Antibodies, most commonly Immunoglobulin Gs (IgGs), are widely used in research and diagnostic assays due to their wide array of targets, high specificity and proven efficacy. In nearly all “immunoassays”, antibodies serve multiple functions including capturing antigens onto a solid support and associating a reporter system with the captured antigen, so that it can be detected. In both contexts, the functionality of the antibody is highly dependent on how it is immobilized and/or labeled. For example, the sensitivity, stability and longevity of immobilized antibodies is highly dependent on their orientation. Similarly, the labeling of antibodies with reporter enzymes and fluorescent dyes is highly dependent on the placement of these labels. Imprecise conjugation methods can result in heterogeneous samples, poor reproducibility, and sub-optimal performance. Therefore, there has been a movement towards the development of site-specific bioconjugation techniques, which allow for precise labeling of antibodies at pre-defined locations.

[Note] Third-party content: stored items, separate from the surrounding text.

What follows belongs to an exercise in optimizing a design on an open flow for small area; a production flow would make more cautious choices.
Only simulation tests tie the RTL to the original design; equivalence was not proved.
The clock port is modelled as an ideal driver; clocking choices that lean on that would not hold on a real chip.
Power is estimated from default activity; no workload was simulated.

==> inputs of build 33 <==
==> flow/design.v <==
module wt440hrx_core #(
    parameter [31:0] BIT_LEN      = 32'd2000,
    parameter [31:0] TOL          = 32'd200,
    parameter [31:0] DEDUP_WINDOW = 32'd1000000,
    parameter        LAYOUT       = 0
) (
    input  wire               clk,
    input  wire               rst,
    input  wire               edge_valid,
    input  wire [31:0]        edge_ts,
    output wire               bit_valid,
    output wire               bit_value,
    output wire [31:0]        bit_ts,
    output wire               fr_valid,
    output wire               fr_dup,
    output wire               rd_valid,
    output wire [3:0]         rd_house,
    output wire [1:0]         rd_channel,
    output wire [1:0]         rd_status,
    output wire               rd_batt,
    output wire [7:0]         rd_hum,
    output wire [7:0]         rd_tint,
    output wire [3:0]         rd_tfrac,
    output wire [1:0]         rd_seq,
    output wire [31:0]        rd_ts,
    output wire [2:0]         rd_channel_rep,
    output wire signed [12:0] rd_temp_x16
);
    localparam [31:0] BIT_LOW      = BIT_LEN - TOL;
    localparam [31:0] BIT_HIGH     = BIT_LEN + TOL;
    localparam [31:0] HALFBIT_LOW  = (BIT_LEN >> 1) - (TOL >> 1);
    localparam [31:0] HALFBIT_HIGH = (BIT_LEN >> 1) + (TOL >> 1);
    localparam [31:0] AGE_K        = 32'd0 - DEDUP_WINDOW;
    localparam [13:0] AGE_KM       = AGE_K[19:6];
    localparam [6:0]  AGE_KU       = AGE_KM[13:7];
    localparam [6:0]  AGE_KL       = AGE_KM[6:0];
    wire [31:0] nts = ~edge_ts;
    reg        ld_first;    
    reg        ld_half;     
    reg [31:0] last_ts;     
    reg [31:0] prev_ts;     
    reg [5:0]  idx;         
    reg [1:0]  csum;        
    reg [29:0] sr;          
    reg        dd_valid;
    reg [27:0] dd_f;        
    reg [31:0] dd_ts;       
    wire [11:0] nd, ng;
    wire [12:1] cd, cg;
    wire [31:12] pd, pg;
    wire [30:12] gd, gg;
    wt440_ha u_d0 (.x(nts[0]), .y(last_ts[0]), .s(nd[0]), .co(cd[1]));
    wt440_ha u_g0 (.x(nts[0]), .y(prev_ts[0]), .s(ng[0]), .co(cg[1]));
    genvar i;
    generate
        for (i = 1; i < 12; i = i + 1) begin : g_lo
            wt440_fa u_d (.x(nts[i]), .y(last_ts[i]), .c(cd[i]), .s(nd[i]), .co(cd[i+1]));
            wt440_fa u_g (.x(nts[i]), .y(prev_ts[i]), .c(cg[i]), .s(ng[i]), .co(cg[i+1]));
        end
        for (i = 12; i < 31; i = i + 1) begin : g_hi
            wt440_ha u_d (.x(nts[i]), .y(last_ts[i]), .s(pd[i]), .co(gd[i]));
            wt440_ha u_g (.x(nts[i]), .y(prev_ts[i]), .s(pg[i]), .co(gg[i]));
        end
    endgenerate
    assign pd[31] = nts[31] ^ last_ts[31];
    assign pg[31] = nts[31] ^ prev_ts[31];
    wire d_hz = ((pd[12] ^ cd[12]) && ((pd[31:13] ^ gd[30:12]) == 19'h7FFFF));
    wire g_hz = ((pg[12] ^ cg[12]) && ((pg[31:13] ^ gg[30:12]) == 19'h7FFFF));
    wire [11:0] d = ~nd;
    wire [11:0] g = ~ng;
    wire [5:0]  a_g = nts[5:0] & dd_ts[5:0];
    wire [5:0]  a_t = nts[5:0] | dd_ts[5:0];
    wire a_g10 = a_g[1] | (a_t[1] & a_g[0]);
    wire a_g32 = a_g[3] | (a_t[3] & a_g[2]);
    wire a_t32 = a_t[3] & a_t[2];
    wire a_g54 = a_g[5] | (a_t[5] & a_g[4]);
    wire a_t54 = a_t[5] & a_t[4];
    wire a_c6  = a_g54 | (a_t54 & (a_g32 | (a_t32 & a_g10)));
    wire [12:6]  nal;
    wire [13:7]  cal;
    wire [6:0]   u0;
    wire [20:14] cau;
    wire [31:20] pa;
    wire [30:20] ga;
    wt440_fa u_al6 (.x(nts[6]), .y(dd_ts[6]), .c(a_c6), .s(nal[6]), .co(cal[7]));
    wt440_ha u_au0 (.x(nts[13]), .y(dd_ts[13]), .s(u0[0]), .co(cau[14]));
    generate
        for (i = 7; i < 13; i = i + 1) begin : g_al
            wt440_fa u_a (.x(nts[i]), .y(dd_ts[i]), .c(cal[i]), .s(nal[i]), .co(cal[i+1]));
        end
        for (i = 14; i < 20; i = i + 1) begin : g_au
            wt440_fa u_a (.x(nts[i]), .y(dd_ts[i]), .c(cau[i]), .s(u0[i-13]), .co(cau[i+1]));
        end
        for (i = 20; i < 31; i = i + 1) begin : g_ah
            wt440_ha u_a (.x(nts[i]), .y(dd_ts[i]), .s(pa[i]), .co(ga[i]));
        end
    endgenerate
    assign pa[31] = nts[31] ^ dd_ts[31];
    wire a_c13  = cal[13];
    wire u_max  = (u0 == 7'h7F);
    wire a_c20  = cau[20] || (a_c13 && u_max);
    wire l_ge   = (nal >= AGE_KL);
    wire u_gt   = a_c13 ? (u0 >= AGE_KU && !u_max) : (u0 > AGE_KU);
    wire u_eq   = a_c13 ? (u0 == AGE_KU - 7'd1) : (u0 == AGE_KU);
    wire a_hz   = ((pa[20] ^ a_c20) && ((pa[31:21] ^ ga[30:20]) == 11'h7FF));
    wire age_lt = a_hz && (u_gt || (u_eq && l_ge));
    wire in_full = d_hz && (d >= BIT_LOW[11:0]) && (d <= BIT_HIGH[11:0]);
    wire in_half = d_hz && (d >= HALFBIT_LOW[11:0]) && (d <= HALFBIT_HIGH[11:0]);
    wire emit    = !ld_first && (ld_half ? in_half : in_full);
    assign bit_valid = edge_valid && !rst && emit;
    assign bit_value = ld_half;
    assign bit_ts    = edge_ts;
    always @(posedge clk) begin
        if (rst)
            ld_first <= 1'b1;
        else if (edge_valid)
            ld_first <= 1'b0;
    end
    always @(posedge clk) begin
        if (edge_valid) begin
            ld_half <= !ld_first && !ld_half && in_half;
            last_ts <= edge_ts;
        end
    end
    wire idx0       = (idx == 6'd0);
    wire pre_idx    = (idx[5:2] == 4'd0);
    wire last_bit   = (idx == 6'd35);
    wire spacing_ok = idx0 || (g_hz && (g >= BIT_LOW[11:0]) && (g <= BIT_HIGH[11:0]));
    wire pre_ok     = !pre_idx || (bit_value == !idx[1]);
    wire accept     = spacing_ok && pre_ok;
    wire parity_ok  = !csum[0] && (csum[1] == bit_value);
    assign fr_valid = bit_valid && accept && last_bit && parity_ok;
    always @(posedge clk) begin
        if (rst)
            idx <= 6'd0;
        else if (bit_valid)
            idx <= (!accept || last_bit) ? 6'd0 : idx + 6'd1;
    end
    always @(posedge clk) begin
        if (bit_valid) begin
            if (pre_idx)
                csum <= 2'b11;
            else if (idx[0])
                csum[1] <= csum[1] ^ bit_value;
            else
                csum[0] <= csum[0] ^ bit_value;
        end
    end
    always @(posedge clk) begin
        if (bit_valid && idx != 6'd34)
            sr <= {sr[28:0], bit_value};
    end
    always @(posedge clk) begin
        if (bit_valid)
            prev_ts <= edge_ts;
    end
    assign rd_house   = sr[29:26];
    assign rd_channel = sr[25:24];
    assign rd_status  = sr[23:22];
    assign rd_batt    = sr[21];
    assign rd_hum     = {1'b0, sr[20:14]};
    assign rd_tint    = sr[13:6];
    assign rd_tfrac   = sr[5:2];
    assign rd_seq     = sr[1:0];
    assign rd_ts      = edge_ts;
    wire same = (sr[29:2] == dd_f);
    assign fr_dup   = dd_valid && same && age_lt;
    assign rd_valid = fr_valid && !fr_dup;
    always @(posedge clk) begin
        if (rst)
            dd_valid <= 1'b0;
        else if (rd_valid)
            dd_valid <= 1'b1;
    end
    always @(posedge clk) begin
        if (rd_valid) begin
            dd_f  <= sr[29:2];
            dd_ts <= edge_ts;
        end
    end
    assign rd_channel_rep = {1'b0, rd_channel} + 3'd1;
    assign rd_temp_x16    = {{1'b0, rd_tint} - 9'd50, rd_tfrac};
endmodule
module wt440_fa (
    input  wire x,
    input  wire y,
    input  wire c,
    output wire s,
    output wire co
);
    assign s  = x ^ y ^ c;
    assign co = (x & y) | (x & c) | (y & c);
endmodule
module wt440_ha (
    input  wire x,
    input  wire y,
    output wire s,
    output wire co
);
    assign s  = x ^ y;
    assign co = x & y;
endmodule
==> flow/flow/run.sh <==
#!/bin/bash
# The standard layout, with the smallest buffer (buf_1) as each port's
# buffer, and a clock tree of clkbuf_4 without dummy loads in which the
# leaves that drive too much are upsized to clkbuf_8 (flow/post_cts.tcl).
set -euo pipefail
export BUFFER_PORTS_ARGS="-buffer_cell sky130_fd_sc_hd__buf_1"
export CTS_ARGS="-sink_clustering_enable -repair_clock_nets -buf_list sky130_fd_sc_hd__clkbuf_4 -dont_use_dummy_load"
export POST_CTS_TCL="$PWD/flow/post_cts.tcl"
bash standard.sh > standard_flow.log 2>&1
==> flow/flow/post_cts.tcl <==
# Sourced by ORFS at the end of its CTS step (POST_CTS_TCL). The tree is
# built from clkbuf_4; a leaf buffer whose flip-flops would see a clock slew
# above 112 ps (placement estimate) is upsized to clkbuf_8, then the
# placement is legalized again.
estimate_parasitics -placement
set my_upsized 0
foreach inst [get_cells clkbuf_*] {
  set out [get_pins -of_objects $inst -filter "direction==output"]
  set worst 0.0
  foreach p [get_pins -of_objects [get_nets -of_objects $out] -filter "direction==input"] {
    set w [expr {max([get_property $p slew_max_rise], [get_property $p slew_max_fall])}]
    if {$w > $worst} { set worst $w }
  }
  if {$worst > 0.112 && [get_property [get_lib_cells -of_objects $inst] name] eq "sky130_fd_sc_hd__clkbuf_4"} {
    replace_cell $inst sky130_fd_sc_hd__clkbuf_8
    incr my_upsized
  }
}
puts "post_cts: upsized $my_upsized clock buffers"
detailed_placement
check_placement -verbose
estimate_parasitics -placement
==> flow/standard.sh <==
#!/bin/bash
# synth_recipe.tcl (not shown) runs the flow's synth.tcl, then flattens the netlist and writes it again
# the make line also repeats each setting of config.mk as NAME=value (left out here)
make -C /OpenROAD-flow-scripts/flow DESIGN_CONFIG=/design/flow/config.mk WORK_HOME=/design/flow/orfs CLKGATE_MAP_FILE= SYNTH_SCRIPT=/design/flow/synth_recipe.tcl "${@:-finish}"
==> flow/config.mk <==
export PLATFORM = sky130hd
export DESIGN_NAME = wt440hrx_core
export DESIGN_NICKNAME = wt440hrx_core
export VERILOG_FILES = /design/flow/design.v
export SDC_FILE = /design/flow/constraint.sdc
export NUM_CORES = 4
export LEC_CHECK = 0
export CAP_MARGIN = 20
export CORE_MARGIN = 2
export CORE_UTILIZATION = 85
export SLEW_MARGIN = 20
export SYNTH_HIERARCHICAL = 1
==> flow/constraint.sdc <==
create_clock -name core_clock -period 14.0 [get_ports {clk}]
set_input_delay 2.8000 -clock core_clock [delete_from_list [all_inputs] [get_ports {clk}]]
set_output_delay 2.8000 -clock core_clock [all_outputs]
set_load 0.01 [all_outputs]
==> trial 12: changes against build 33 <==
- CAP_MARGIN: 20 -> 0
- CORE_UTILIZATION: 85 -> 40
- SLEW_MARGIN: 20 -> 0
==> trial 45: changes against build 33 <==
--- a/flow/design.v
+++ b/flow/design.v
@@ -47,8 +47,7 @@
     reg [31:0] dd_ts;       
     wire [11:0] nd, ng;
     wire [12:1] cd, cg;
-    wire [31:12] pd, pg;
-    wire [30:12] gd, gg;
+    wire [31:12] pd, gd, pg, gg;
     wt440_ha u_d0 (.x(nts[0]), .y(last_ts[0]), .s(nd[0]), .co(cd[1]));
     wt440_ha u_g0 (.x(nts[0]), .y(prev_ts[0]), .s(ng[0]), .co(cg[1]));
     genvar i;
@@ -57,13 +56,11 @@
             wt440_fa u_d (.x(nts[i]), .y(last_ts[i]), .c(cd[i]), .s(nd[i]), .co(cd[i+1]));
             wt440_fa u_g (.x(nts[i]), .y(prev_ts[i]), .c(cg[i]), .s(ng[i]), .co(cg[i+1]));
         end
-        for (i = 12; i < 31; i = i + 1) begin : g_hi
+        for (i = 12; i < 32; i = i + 1) begin : g_hi
             wt440_ha u_d (.x(nts[i]), .y(last_ts[i]), .s(pd[i]), .co(gd[i]));
             wt440_ha u_g (.x(nts[i]), .y(prev_ts[i]), .s(pg[i]), .co(gg[i]));
         end
     endgenerate
-    assign pd[31] = nts[31] ^ last_ts[31];
-    assign pg[31] = nts[31] ^ prev_ts[31];
     wire d_hz = ((pd[12] ^ cd[12]) && ((pd[31:13] ^ gd[30:12]) == 19'h7FFFF));
     wire g_hz = ((pg[12] ^ cg[12]) && ((pg[31:13] ^ gg[30:12]) == 19'h7FFFF));
     wire [11:0] d = ~nd;
@@ -80,8 +77,7 @@
     wire [13:7]  cal;
     wire [6:0]   u0;
     wire [20:14] cau;
-    wire [31:20] pa;
-    wire [30:20] ga;
+    wire [31:20] pa, ga;
     wt440_fa u_al6 (.x(nts[6]), .y(dd_ts[6]), .c(a_c6), .s(nal[6]), .co(cal[7]));
     wt440_ha u_au0 (.x(nts[13]), .y(dd_ts[13]), .s(u0[0]), .co(cau[14]));
     generate
@@ -91,11 +87,10 @@
         for (i = 14; i < 20; i = i + 1) begin : g_au
             wt440_fa u_a (.x(nts[i]), .y(dd_ts[i]), .c(cau[i]), .s(u0[i-13]), .co(cau[i+1]));
         end
-        for (i = 20; i < 31; i = i + 1) begin : g_ah
+        for (i = 20; i < 32; i = i + 1) begin : g_ah
             wt440_ha u_a (.x(nts[i]), .y(dd_ts[i]), .s(pa[i]), .co(ga[i]));
         end
     endgenerate
-    assign pa[31] = nts[31] ^ dd_ts[31];
     wire a_c13  = cal[13];
     wire u_max  = (u0 == 7'h7F);
     wire a_c20  = cau[20] || (a_c13 && u_max);
==> flow/run.sh (new file) <==
#!/bin/bash
# synth_recipe.tcl (not shown) runs the flow's synth.tcl, then flattens the netlist and writes it again
# the make line also repeats each setting of config.mk as NAME=value (left out here)
make -C /OpenROAD-flow-scripts/flow DESIGN_CONFIG=/design/flow/config.mk WORK_HOME=/design/flow/orfs CLKGATE_MAP_FILE= SYNTH_SCRIPT=/design/flow/synth_recipe.tcl finish
- CORE_UTILIZATION: 85 -> 40
- CTS_BUF_LIST: unset -> sky130_fd_sc_hd__clkbuf_8
removed: flow/flow/run.sh
removed: flow/flow/post_cts.tcl
removed: flow/standard.sh
==> build 53: changes against build 33 <==
- CORE_UTILIZATION: 85 -> 60
==> run notes <==
item	build 53	build 33	trial 12	trial 45
Sequential Power	549 uW	549 uW	548 uW	549 uW
WHS	462 ps	461 ps	459 ps	474 ps
Clock latency of the later-clocked register in the worst-skew pair	440 ps	450 ps	440 ps	460 ps
Data-path buffer share of cell area in the final layout	6.42%	6.55%	6.40%	14.8%
Multi-input combinational area share	33.9%	34.1%	33.4%	29.6%
Total global routing track utilization	22.3%	35.2%	15.3%	16.1%
Met3 Track Usage GR	4.58%	8.30%	2.95%	2.68%
Largest net degree at the start of global routing	62	62	62	61
Result of the run	complete, no violations	complete, no violations	complete, no violations	complete, no violations
Clock-cell share of area	1.96%	1.69%	1.99%	3.74%
Register share of the cell area	53.6%	54.1%	52.8%	46.9%
Length of routed met3 wiring	962 um	1820 um	729 um	600 um
Initial DRC count	392	589	209	370
Critical-path maximum fanout	12	10	10	4
Capturing element of the worst setup path	fr_valid	rd_valid	rd_valid	rd_valid
#MultiIn Comb	312	312	312	315

==> port drivers added, routing unchanged <==
Ports are ideal in the flow. The routed layouts listed here were re-timed in OpenROAD. Step 1, drivers: a clkbuf_16 drives clk and a buf_2 each remaining input, both assumed. Step 2 adds t to the input delays and takes it off the output delays; t is the mean of the earliest and latest rising clock arrival at the registers after step 1. Input paths then give back, and output paths get back, about the clock's delay inside the block. Three values: ideal ports, drivers, drivers and shift; two values: the first two.
| run | shift t [ns] | slack for setup (ns) | worst setup path after step 2 | clock arrival spread, ns |
|---|---|---|---|---|
| build 33 | 0.463 | 1.003 / 0.979 / 0.979 | input to output | 0.038 / 0.038 |
| trial 12 | 0.462 | 1.228 / 1.203 / 1.203 | input to output | 0.031 / 0.030 |
| trial 45 | 0.490 | 0.399 / 0.376 / 0.376 | input to output | 0.015 / 0.015 |
| build 53 | 0.464 | 1.021 / 1.000 / 1.000 | input to output | 0.035 / 0.035 |
After both steps every run listed still meets setup and hold. The setup slack of trial 12, which loses most, moves by -0.025 ns with the drivers and by -0.025 ns with both steps.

Despite the enormous benefit of using site-specific antibody labeling techniques, they are rarely adopted in commercial immunoassays due to the complexity and economic hurdles associated with these techniques. Recently, we developed a simple, rapid, and efficient approach to site-specifically and covalently immobilize native IgG on surfaces and/or to site-specifically label antibodies with enzymes, fluorescent dyes, or other chemical moieties. Our approach relies on photoreactive antibody-binding domains (pAbBDs). The use of pAbBDs is cost-effective, easily scalable, amenable to high-throughput processes, and utilizes protein production techniques that are commercially viable. A primary goal of this SBIR Phase II application is to expand the array of pAbBD products for immunoassay applications.
While current immunoassay formats have proven invaluable in research and in clinical diagnostics, they remain quite laborious and time consuming, involving multiple washing and incubation steps. This prompted us to utilize our pAbBDs to create a homogeneous assay for sensitive antigen detection that can be completed in a single step, with no washing – just mix and read. As part of this application, we also plan to further expand this product line. The specific aims for the proposal are as follows: Aim 1: Create pAbBDs that can be used to site-specifically immobilize antibodies on various surfaces; Aim 2: Combine pAbBDs with various bioluminescent, colorimetric and fluorscent reporter systems; and Aim 3: Create additional pAbBD constructs for use in homogeneous antigen detection assays.